Hierarchy-Aware Neural Subgraph Matching with Enhanced Similarity Measure

TL;DR

This work tackles neural subgraph matching by addressing two core shortcomings of prior NSM methods: scale sensitivity in encoding and lack of discriminative ranking in scoring. It introduces NC-Iso, which combines a hierarchy-aware GNN encoder that preserves relative feature positions within node-rooted subtrees with a novel similarity measure, the similarity dominance ratio (SDR), for robust scoring. The scoring function $\Psi(Q,D)$ normalizes containment violations via $Compliance(Q,D)$ and quantifies similarity dominance through $SDR(Q,D)$, enabling effective ranking of matched pairs.

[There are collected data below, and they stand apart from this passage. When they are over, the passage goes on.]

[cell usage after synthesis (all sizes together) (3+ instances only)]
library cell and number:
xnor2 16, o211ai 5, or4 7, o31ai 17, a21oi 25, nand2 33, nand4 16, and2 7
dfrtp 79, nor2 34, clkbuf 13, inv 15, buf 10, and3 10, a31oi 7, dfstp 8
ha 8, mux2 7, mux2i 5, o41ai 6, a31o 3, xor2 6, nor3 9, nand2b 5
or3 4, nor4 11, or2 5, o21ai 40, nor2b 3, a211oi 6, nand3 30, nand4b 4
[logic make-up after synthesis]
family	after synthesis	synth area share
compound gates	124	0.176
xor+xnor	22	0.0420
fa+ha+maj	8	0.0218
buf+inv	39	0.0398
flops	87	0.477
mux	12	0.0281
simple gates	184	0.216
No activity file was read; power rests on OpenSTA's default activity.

Extensive experiments on nine datasets demonstrate strong generalization to larger graphs, scalability to large graphs, and competitiveness against both neural baselines and conventional subgraph matching algorithms, with code available for reproducibility. Overall, NC-Iso provides a practical, discriminative, and scalable solution for subgraph retrieval tasks in diverse domains.

Abstract

Subgraph matching is challenging as it necessitates time-consuming combinatorial searches. Recent Graph Neural Network (GNN)-based approaches address this issue by employing GNN encoders to extract graph information and hinge distance measures to ensure containment constraints in the embedding space. These methods significantly shorten the response time, making them promising solutions for subgraph retrieval. However, they suffer from scale differences between graph pairs during encoding, as they focus on feature counts but overlook the relative positions of features within node-rooted subtrees, leading to disturbed containment constraints and false predictions. Additionally, their hinge distance measures lack discriminative power for matched graph pairs, hindering ranking applications. We propose NC-Iso, a novel GNN architecture for neural subgraph matching. NC-Iso preserves the relative positions of features by building the hierarchical dependencies between adjacent echelons within node-rooted subtrees, ensuring matched graph pairs maintain consistent hierarchies while complying with containment constraints in feature counts. To enhance the ranking ability for matched pairs, we introduce a novel similarity dominance ratio-enhanced measure, which quantifies the dominance of similarity over dissimilarity between graph pairs. Empirical results on nine datasets validate the effectiveness, generalization ability, scalability, and transferability of NC-Iso while maintaining time efficiency, offering a more discriminative neural subgraph matching solution for subgraph retrieval. Code available at https://github.com/liuzhouyang/NC-Iso.

Figures (10)

• Figure 1: The $2$-hop label counts of nodes within $Q$ and $D$, represented by black-bordered squares. Due to scale differences, node $b$ in $D$'s $k$-hop label count exceeds that of nodes in $Q$, leading to a false positive match despite no structural alignment. Additionally, the additive nature of feature counts across nodes results in larger sums in data graphs, undermining coarse-grained graph-level containment constraints and exacerbating matching errors.
• Figure 2: (Left) GNNs that use permutation-invariant combination function may struggle to distinguish $S_a$ and $S_b$. In contrast, the sequential combination introduces hierarchy awareness, rendering $S_a$ and $S_b$ distinguishable. (Right) Our proposed measure normalizes the hinge distance and considers the intersection and normalized difference between compared pairs.
• Figure 3: The overview of NC-Iso.
• Figure 4: Ranking results on matched pairs.
• Figure 5: We alter the hinge distance measure in NeuroMatch with our proposed one. The validation AUROC on PROTEINS (Left) and MSRC_21 (Right) datasets demonstrate the substantial improvement brought by our proposed measure.